A randomized controlled trial of a close monitoring program for minor depression and distress.

Philadelphia Veterans Affairs Medical Center, Philadelphia, PA 19104, USA.
Journal of General Internal Medicine (Impact Factor: 3.42). 06/2008; 23(9):1379-85. DOI: 10.1007/s11606-008-0663-4
Source: PubMed

ABSTRACT Minor depression is almost twice as common in primary care (PC) as major depression. Despite the high prevalence, few evidence-based algorithms exist for managing patients with minor depression or patients presenting solely with distress.
The aim of this study was to test the effectiveness of a telephone-based close monitoring program to manage PC patients with minor depression or distress.
Subjects were randomly assigned to either the control arm (usual care; UC) or the intervention arm (close monitoring; CM). We hypothesized that those randomized to CM would exhibit less depression and be less likely to have symptoms progress to the point of meeting diagnostic criteria.
Overall, 223 PC subjects with minor depression or distress consented to participation in this trial.

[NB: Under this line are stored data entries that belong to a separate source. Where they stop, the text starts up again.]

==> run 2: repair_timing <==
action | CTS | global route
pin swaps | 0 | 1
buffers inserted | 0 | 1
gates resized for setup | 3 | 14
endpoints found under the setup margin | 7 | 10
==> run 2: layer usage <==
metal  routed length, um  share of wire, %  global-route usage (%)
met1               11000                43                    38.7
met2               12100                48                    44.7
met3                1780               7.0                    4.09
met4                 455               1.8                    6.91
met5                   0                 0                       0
This is an optimization exercise on Yosys and OpenROAD, whose aim is small area, a short achievable clock period and few clock cycles per item, not a production implementation. Function was checked by simulation only, so behaviour that the tests miss may differ from the original.

Setup of run a:
==> flow/design.v (excerpt) <==
module rgba_source_over_blend (
  input  logic        clk,
  input  logic        rst,
  input  logic        s_tvalid,
  output logic        s_tready,
  input  logic [63:0] s_tdata,
  output logic        m_tvalid,
  input  logic        m_tready,
  output logic [31:0] m_tdata
);
Settings: LEC_CHECK=0, ABC_AREA=1, CAP_MARGIN=0, CORE_MARGIN=2, CORE_UTILIZATION=40, CTS_BUF_LIST=sky130_fd_sc_hd__clkbuf_4 sky130_fd_sc_hd__clkbuf_8, PLACE_DENSITY=0.75, SETUP_SLACK_MARGIN=5, SLEW_MARGIN=0; clock period 10.0 ns.
run.sh (not shown) runs the stock make flow with config.mk's settings and CLKGATE_MAP_FILE= SYNTH_SCRIPT=/design/flow/synth_recipe.tcl, a recipe that flattens the netlist after the stock synthesis.
Testbench counts of run a, summed over its fixed seeds: cycles 12,056, items 12,000.
What follows belongs to an exercise in optimizing a design on an open flow for small area, a short achievable clock period and few clock cycles per item; a production flow would make more cautious choices.
The RTL of this run was laid out without a check of its function.
Power and IR drop assume default switching activity.

[flow/design.v]
`timescale 1ns / 1ps
`default_nettype none
package cscp_pkg;
    localparam logic [11:0] CIRC_RESET = 12'd2170;
    localparam logic [15:0] CAD_SCALE  = 16'd60000;
endpackage
`default_nettype wire
`timescale 1ns / 1ps
`default_nettype none
import cscp_pkg::*;
module cycling_speed_cadence_packet_top (
    input  wire                                  i_clk,
    input  wire                                  i_rst_n,
    input  wire                                  i_in_valid,
    output logic                                 o_in_stall,
    input  wire  [7:0]                           i_data_byte,
    input  wire                                  i_last_byte,
    input  wire  [31:0]                          i_now_ms,
    output logic                                 o_out_valid,
    input  wire                                  i_out_stall,
    output logic [7:0]                           o_speed_kmh,
    output logic [15:0]                          o_cadence_rpm,
    output logic                                 o_zero_interval,
    input  wire                                  psel,
    input  wire                                  penable,
    input  wire                                  pwrite,
    input  wire  [2:0]                           paddr,
    input  wire  [31:0]                          pwdata,
    output logic [31:0]                          prdata,
    output logic                                 pready
);
    logic [11:0] r_circ;
    logic [3:0]  r_cnt;
    logic [1:0]  r_flags;
    logic [31:0] r_wheel;
    logic [15:0] r_crank;
    logic [31:0] r_prev_wheel;
    logic [15:0] r_prev_crank;
    logic [31:0] r_prev_time;
    logic [31:0] r_dt;           
    logic [43:0] r_sp;           
    logic        r_sp_hi;        
    logic [49:0] r_cd;           
    logic        r_fast;         
    logic        r_mul;          
    logic [2:0]  r_idx;          
    logic        r_tdp;          
    logic [3:0]  r_div;          
    logic        r_out_valid;
    logic        in_acc, commit, can_commit;
    logic [3:0]  cs;
    logic [31:0] dw;
    logic [15:0] dc;
    logic [16:0] k_circ;
    logic [3:0]  nib_w, nib_c;
    logic [20:0] x_w;
    logic [19:0] x_c;
    logic        mstep, mfirst, mlast;
    assign pready = 1'b1;
    assign prdata = {20'd0, r_circ & {12{~paddr[2]}}};
    assign can_commit = !r_tdp && (r_div == 4'd0) && !(r_out_valid && i_out_stall);
    assign o_in_stall = r_mul || ((r_cnt == 4'd10) && !can_commit);
    assign in_acc     = i_in_valid && !o_in_stall;
    assign commit     = in_acc && i_last_byte && (r_cnt == 4'd10);
    always_ff @(posedge i_clk) begin
        if (!i_rst_n) begin
            r_circ <= CIRC_RESET;
        end else if (psel && penable && pwrite && !paddr[2]) begin
            r_circ <= pwdata[11:0];
        end
    end
    assign cs = r_flags[0] ? 4'd7 : 4'd1;
    always_ff @(posedge i_clk) begin
        if (!i_rst_n) begin
            r_cnt <= 4'd0;
        end else if (in_acc) begin
            if (i_last_byte)              r_cnt <= 4'd0;
            else if (r_cnt != 4'd15)      r_cnt <= r_cnt + 4'd1;
        end
    end
    always_ff @(posedge i_clk) begin
        if (in_acc) begin
            if (r_cnt == 4'd0) begin
                r_flags <= i_data_byte[1:0];
                r_wheel <= '0;
                r_crank <= '0;
            end else begin
                if (r_flags[0] && r_cnt == 4'd1) r_wheel[7:0]   <= i_data_byte;
                if (r_flags[0] && r_cnt == 4'd2) r_wheel[15:8]  <= i_data_byte;
                if (r_flags[0] && r_cnt == 4'd3) r_wheel[23:16] <= i_data_byte;
                if (r_flags[0] && r_cnt == 4'd4) r_wheel[31:24] <= i_data_byte;
                if (r_flags[1] && r_cnt == cs)          r_crank[7:0]  <= i_data_byte;
                if (r_flags[1] && r_cnt == cs + 4'd1)   r_crank[15:8] <= i_data_byte;
            end
        end
    end
    assign dw     = r_wheel - r_prev_wheel;
    assign dc     = r_crank - r_prev_crank;
    assign k_circ = {r_circ, 4'd0} + {4'd0, r_circ, 1'b0};
    always_ff @(posedge i_clk) begin
        r_fast <= (dw[31:4] == 28'd0) && (dc[15:4] == 12'd0);
    end
    assign mfirst = commit;
    assign mstep  = commit || r_mul;
    assign mlast  = commit ? r_fast : (r_idx == 3'd1);
    always_comb begin
        if (commit) begin
            nib_w = r_fast ? dw[3:0] : dw[31:28];
            nib_c = r_fast ? dc[3:0] : 4'd0;
        end else begin
            nib_w = dw[{r_idx - 3'd1, 2'b00} +: 4];
            nib_c = (r_idx <= 3'd4) ? dc[{r_idx[1:0] - 2'd1, 2'b00} +: 4] : 4'd0;
        end
    end
    assign x_w = 21'(nib_w) * 21'(k_circ);
    assign x_c = 20'(nib_c) * 20'(CAD_SCALE);
    always_ff @(posedge i_clk) begin
        if (!i_rst_n) begin
            r_mul <= 1'b0;
            r_idx <= 3'd0;
        end else if (commit) begin
            r_mul <= !r_fast;
            r_idx <= 3'd7;
        end else if (r_mul) begin
            r_idx <= r_idx - 3'd1;
            if (r_idx == 3'd1) r_mul <= 1'b0;
        end
    end
    always_ff @(posedge i_clk) begin
        if (!i_rst_n) begin
            r_prev_wheel <= '0;
            r_prev_crank <= '0;
            r_prev_time  <= '0;
        end else begin
            if (mstep && mlast) begin
                r_prev_wheel <= r_wheel;
                r_prev_crank <= r_crank;
            end
            if (commit) r_prev_time <= i_now_ms;
        end
    end
    logic [34:0] d5;
    logic [35:0] sr;
    logic [36:0] sd;
    logic        sge;
    logic [32:0] cr1, cr2;
    logic [33:0] cd1, cd2;
    logic        cge1, cge2;
    logic [31:0] crem1, crem2;
    logic [44:0] sp_acc;
    logic [32:0] cd_acc;
    assign d5  = {r_dt, 2'b00} + {3'd0, r_dt};
    assign sr  = {r_sp[43:9], r_sp[8]};
    assign sd  = {1'b0, sr} - {2'b0, d5};
    assign sge = !sd[36];
    assign cr1   = {r_cd[49:18], r_cd[17]};
    assign cd1   = {1'b0, cr1} - {2'b0, r_dt};
    assign cge1  = !cd1[33];
    assign crem1 = cge1 ? cd1[31:0] : cr1[31:0];
    assign cr2   = {crem1, r_cd[16]};
    assign cd2   = {1'b0, cr2} - {2'b0, r_dt};
    assign cge2  = !cd2[33];
    assign crem2 = cge2 ? cd2[31:0] : cr2[31:0];
    assign sp_acc = (mfirst ? 45'd0 : {1'b0, r_sp[39:0], 4'd0}) + 45'(x_w);
    assign cd_acc = (mfirst ? 33'd0 : {1'b0, r_cd[27:0], 4'd0}) + 33'(x_c);
    always_ff @(posedge i_clk) begin
        if (!i_rst_n) begin
            r_tdp       <= 1'b0;
            r_div       <= 4'd0;
            r_out_valid <= 1'b0;
        end else begin
            r_tdp <= commit;
            if ((r_tdp && !r_mul) || (r_mul && r_idx == 3'd1)) begin
                r_div <= 4'd9;
            end else if (r_div != 4'd0) begin
                r_div <= r_div - 4'd1;
            end
            if (r_div == 4'd1) begin
                r_out_valid <= 1'b1;
            end else if (r_out_valid && !i_out_stall) begin
                r_out_valid <= 1'b0;
            end
        end
    end
    always_ff @(posedge i_clk) begin
        if (commit)      r_dt <= r_prev_time;
        else if (r_tdp)  r_dt <= r_prev_time - r_dt;
        if (mstep) begin
            r_sp    <= sp_acc[43:0];
            r_sp_hi <= (mfirst ? 1'b0 : (r_sp_hi || (r_sp[43:40] != 4'd0))) || sp_acc[44];
            r_cd    <= {18'd0, cd_acc[31:0]};
        end else if (r_div != 4'd0) begin
            r_sp <= {sge ? sd[34:0] : sr[34:0], r_sp[7:0], sge};
            r_cd <= {crem2, r_cd[15:0], cge1, cge2};
        end
    end
    assign o_out_valid     = r_out_valid;
    assign o_speed_kmh     = (r_sp_hi || r_sp[8]) ? 8'hFF : r_sp[7:0];
    assign o_cadence_rpm   = (r_cd[17] || r_cd[16]) ? 16'hFFFF : r_cd[15:0];
    assign o_zero_interval = (r_dt == 32'd0);
endmodule
`default_nettype wire
[flow/run.sh]
#!/bin/bash
# synth_recipe.tcl (not shown) runs the flow's synth.tcl, then flattens the netlist and writes it again
# the make line also repeats each setting of config.mk as NAME=value (left out here)
make -C /OpenROAD-flow-scripts/flow DESIGN_CONFIG=/design/flow/config.mk WORK_HOME=/design/flow/orfs CLKGATE_MAP_FILE= SYNTH_SCRIPT=/design/flow/synth_recipe.tcl finish
[flow/config.mk]
export PLATFORM = sky130hd
export DESIGN_NAME = cycling_speed_cadence_packet_top
export DESIGN_NICKNAME = cycling_speed_cadence_packet_top
export VERILOG_FILES = /design/flow/design.v
export SDC_FILE = /design/flow/constraint.sdc
export NUM_CORES = 4
export LEC_CHECK = 0
export CAP_MARGIN = 20
export CORE_MARGIN = 2
export CORE_UTILIZATION = 40
export SLEW_MARGIN = 20
[flow/constraint.sdc]
create_clock -name core_clock -period 10.0 [get_ports {i_clk}]
set_input_delay 2.0000 -clock core_clock [delete_from_list [all_inputs] [get_ports {i_clk}]]
set_output_delay 2.0000 -clock core_clock [all_outputs]
set_load 0.01 [all_outputs]
==> run summary <==
area by class of cell:
type                            instances  area [µm²]
Clock buffer                           45        1010
Timing Repair Buffer                  126        1190
Tap cell                              873        1090
Clock inverter                         25         294
Sequential cell                       284        7280
Multi-Input combinational cell       2644       18500
Inverter                              242         910
Fill cell                            6738       37000
routing by layer:
metal,global-route usage,share of wire
met5,0,0
met4,0.0583,0.023
met3,0.0190,0.034
met2,0.361,0.47
met1,0.288,0.47
layout by cell type, fill, tap and decap left out, types with 17 or more instances in the layout:
master and n:
a21boi_0 100, o21a_1 36, nor4_1 17, and3_1 29, xnor2_1 125, nor3_1 52
clkdlybuf4s50_1 98, clkbuf_16 39, dfxtp_1 125, inv_1 238, edfxtp_1 159, ha_1 261
or3_1 43, mux2i_1 44, and2_1 44, o31ai_1 21, fa_1 86, a21oi_1 234
conb_1 21, nor2_1 259, o22ai_1 18, o21ai_0 162, nand3_1 62, nand4_1 28
nor2b_1 32, o211ai_1 25, xor2_1 98, nand2_1 453, a21o_1 103, a31oi_1 39
buf_4 26, nand2b_1 33, a211oi_1 23, o21bai_1 31
worst max-delay path by stage:
stage	from	endpoint	depth (start not counted)
6_report	r_wheel[0]	r_sp[39]	31
5_1_grt	r_wheel[0]	r_sp[39]	31
4_1_cts	r_wheel[0]	r_sp[39]	31
3_5_place_dp	i_out_stall	r_sp[39]	25
3_3_place_gp	i_out_stall	r_cd[24]	25
2_1_floorplan	i_out_stall	r_sp[34]	26
sequential cells by signal, indices dropped and copies added, names as in the netlist, 2 cells and up:
name	cells
r_cd	50
r_circ	12
r_cnt	4
r_crank	16
r_div	4
r_dt	32
r_flags	2
r_idx	3
r_prev_crank	16
r_prev_time	32
r_prev_wheel	32
r_sp	44
r_wheel	32
power groups by stage:
stage                     Sequential [mW]  Clock (mW)  Combinational (mW)
after detailed placement             2.03           0                6.93
after CTS                            2.01        1.49                6.99
after global placement               2.03           0                6.91
final                                2.01        1.45                7.02
after global routing                 2.05        1.52                7.91
after floorplan                      1.89           0                5.54
cell families (layout without fill, tap and decap cells):
logic type / count (synthesis) / in the layout
muxes: 55 / 55
and+or+nand+nor: 1103 / 1103
other: 2 / 21
DFF: 284 / 284
adders and majority gates: 347 / 347
xor gates and xnor gates: 223 / 223
AOI/OAI and AO/OA: 895 / 895
buffers and inverters: 382 / 438
critical path, delay by kind of cell, from the launching register on:
kind                       cells  cell delay [ns]
DFF                            1             0.39
and+or+nand+nor                4             0.92
xor gates and xnor gates       2             0.31
adders and majority gates      6             2.41
AOI/OAI and AO/OA             15             4.76
buffers and inverters          4             0.26
stage by stage:
stage | util | instance area [µm²] | std cells | power [mW] | worst slack (ns)
CTS | 0.450 | 30300 | 4238 | 10.5 | 0.809
finish | 0.450 | 30300 | 4239 | 10.5 | 0.704
detailed placement | 0.431 | 29000 | 4168 | 8.96 | 0.629
global route | 0.450 | 30300 | 4239 | 11.5 | 0.164
floorplan | - | 27300 | 3310 | 7.42 | 1.90
global placement | 0.431 | 29000 | 4168 | 8.94 | 0.787
synth_stat cells (all sizes together) (33+ instances only):
cell type,instances
mux2i,44
a21o,103
ha,261
xnor2,125
nor2,261
nand2,454
dfxtp,125
nand2b,33
clkbuf,97
buf,43
o21ai,166
inv,240
nand3,62
edfxtp,159
o21a,37
or3,44
fa,86
xor2,98
a21oi,235
nor3,53
a21boi,100
a31oi,40
and2,44
==> flow_metrics.py <==
metrics = {
    "synth": {
        "syn_inst": 3291,
        "yosys_register_bits": 284,
        "synthMuxAreaShare": 0.0220,
        "yosysWarningCount": 1,
        "synth_compound_area_frac": 0.214,
        "synthTopCellsByArea": "edfxtp_1, ha_1, dfxtp_1",
        "synth_edf_count": 159,
        "synth_top_family_by_area": "compound AO/OA/AOI/OAI gates",
        "synthAdderAreaFrac": 0.183,
        "ys.flop_type": "edfxtp_1",
        "synth-seq-area-share": 0.267,
        "synth.avg_cell_area_um2": 8.27,
        "synth.largest_area_cell": "edfxtp_1",
        "synth-simple-area-share": 0.186,
        "synth.distinct_cells": 83,
        "syn_area_mm2": 0.0272,
        "synthXorXnorAreaFrac": 0.0718,
        "async_flop_share": 0,
        "synthDominantCellAreaShare": 0.175,
    },
    "critical_path": {
        "cp_max_fo": 15,
        "cp.required_ns": 10.32,
        "timing.rr.start": "r_wheel[0]",
        "reg2reg_depth": 31,
        "cp_slowest_cell": "a211oi_1",
        "critPathCaptureType": "flop",
        "worstSetupPathType": "reg2reg",
        "rrSetupSlack_ns": 0.70,
        "arrival_ns": 9.62,
        "startpoint_type": "flop",
        "cpPeakStageDelay_ns": 0.57,
        "rr_endpoint": "r_sp[39]",
    },
    "pwr": {
        "p_sw_frac": 0.462,
        "clock_power_share": 0.138,
        "cellInternalPower_mw": 5.64,
        "switchingPower_mw": 4.84,
        "p_leak_nw": 12.3,
        "ir_drop_uv": 220,
        "power.density_mw_per_mm2": 346,
        "pwr-share-seq": 0.192,
        "comb_power_share": 0.670,
    },
    "clock_network": {
        "clk_latency_ns": 0.57,
        "numCtsBuffers": 38,
        "path_clk_slew_ns": 0.06,
        "tritoncts": "built",
        "post-cts-setup-buffers": 0,
        "cts-root-buf": "clkbuf_16",
        "htreeDepth": 2,
        "clock-sinks": 284,
        "cts-hold-fix-buffers": 0,
        "clk_path_buf_depth": 3,
        "cts_resized": 0,
    },
    "floorplanning": {
        "die-area_mm2": 0.0701,
        "io_pins": 143,
        "fp.dieW_um": 265,
        "rows": 95,
        "coreArea_mm2": 0.0673,
        "start_util": 0.405,
        "dieHeight_um": 265,
    },
    "timing": {
        "finalSetupTns_ns": 0,
        "maxSlewHeadroom": 0.256,
        "whs_ns": 0.460,
        "fin_skew_ns": 0.0150,
        "worst-slew-pin-transition_ns": 1.11,
        "final_hold_viol_count": 0,
        "fmax_ghz": 0.108,
        "rsz0062_at_grt": "false",
        "min_period_over_period": 0.930,
        "drv_slew": 0,
        "setup_viol": 0,
        "period_needed_ns": 9.30,
    },
    "place": {
        "portBuffers": 99,
        "gp_congestion": 0.918,
        "dpl.hpwl_um": 56600,
    },
    "route": {
        "first_pass_iters": 5,
        "vias": 23428,
        "antenna_left": 0,
        "wl_per_cell_um": 17.6,
        "wirelength_um": 74600,
        "drc_errors": 0,
        "vias_per_cell": 5.53,
        "drtIter0Drc": 1409,
    },
    "status": {
        "status": "timing/DRC/antenna clean",
    },
    "global_routing": {
        "grt_max_degree": 78,
        "grt_pass1_vias": 22624,
        "grt_usage": 0.212,
        "antenna_found_initial": 0,
        "gr-total-overflow": 0,
        "grt_pass1_wl_um": 121000,
    },
    "final_layout": {
        "syn_to_final_growth_pct": 11.3,
        "n_antenna_cell": 0,
        "fin_nets": 3766,
        "drive_gt1_frac": 0.0407,
    },
    "min_path": {
        "hold_path.startpoint": "r_prev_crank[12]",
        "hold_class": "reg2reg",
        "min_to": "r_prev_crank[12]",
        "hold_depth": 2,
    },
    "job": {
        "cap_violations": 0,
    },
}

-- what the ideal ports hide --
How much do the figures lean on ideal ports? The routed layout below was timed once more, with nothing changed but the port constraints. Step 1 (the two cells are an assumption about what drives the block):
set clk [get_ports {i_clk}]
set_driving_cell -lib_cell sky130_fd_sc_hd__clkbuf_16 $clk
set_driving_cell -lib_cell sky130_fd_sc_hd__buf_2 [delete_from_list [all_inputs] $clk]
Step 2 also shifts input and output timing later by t, the mid clock arrival at the registers, as if the neighbouring blocks saw the same clock. Slacks: ideal ports / drivers / drivers and shift; pairs: ideal ports / drivers.
t (ns): 0.625
setup slack, ns: 0.704 / 0.704 / 0.632
worst slew at a driven data input, ns: 0.05
After both steps this run still meets setup and hold. For this run, drivers alone change the setup slack by 0.000 ns; drivers and shift together by -0.072 ns.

At baseline, subjects completed a telephone-based evaluation comprised of validated diagnostic assessments of depression and other MH disorders. Outcomes were assessed at six months utilizing this same battery. Chart reviews were conducted to track care received, such as prescribed antidepressants and MH and primary care visits.
Subjects in the CM arm exhibited fewer psychiatric diagnoses than those in the UC arm (chi(2) = 4.04, 1 df, p = 0.04). In addition, the intervention group showed improved overall physical health (SF-12 PCS scores) (M = 45.1, SD = 11.8 versus M = 41.5, SD = 12.4) (chi(2) = 5.90, 1 df, p = .02).
Those randomized to CM exhibited less MH problems at the conclusion of the trial, indicating that the close monitoring program is effective, feasible and valuable. The findings of this study will allow us to enhance clinical care and support the integration of mental health services and primary care.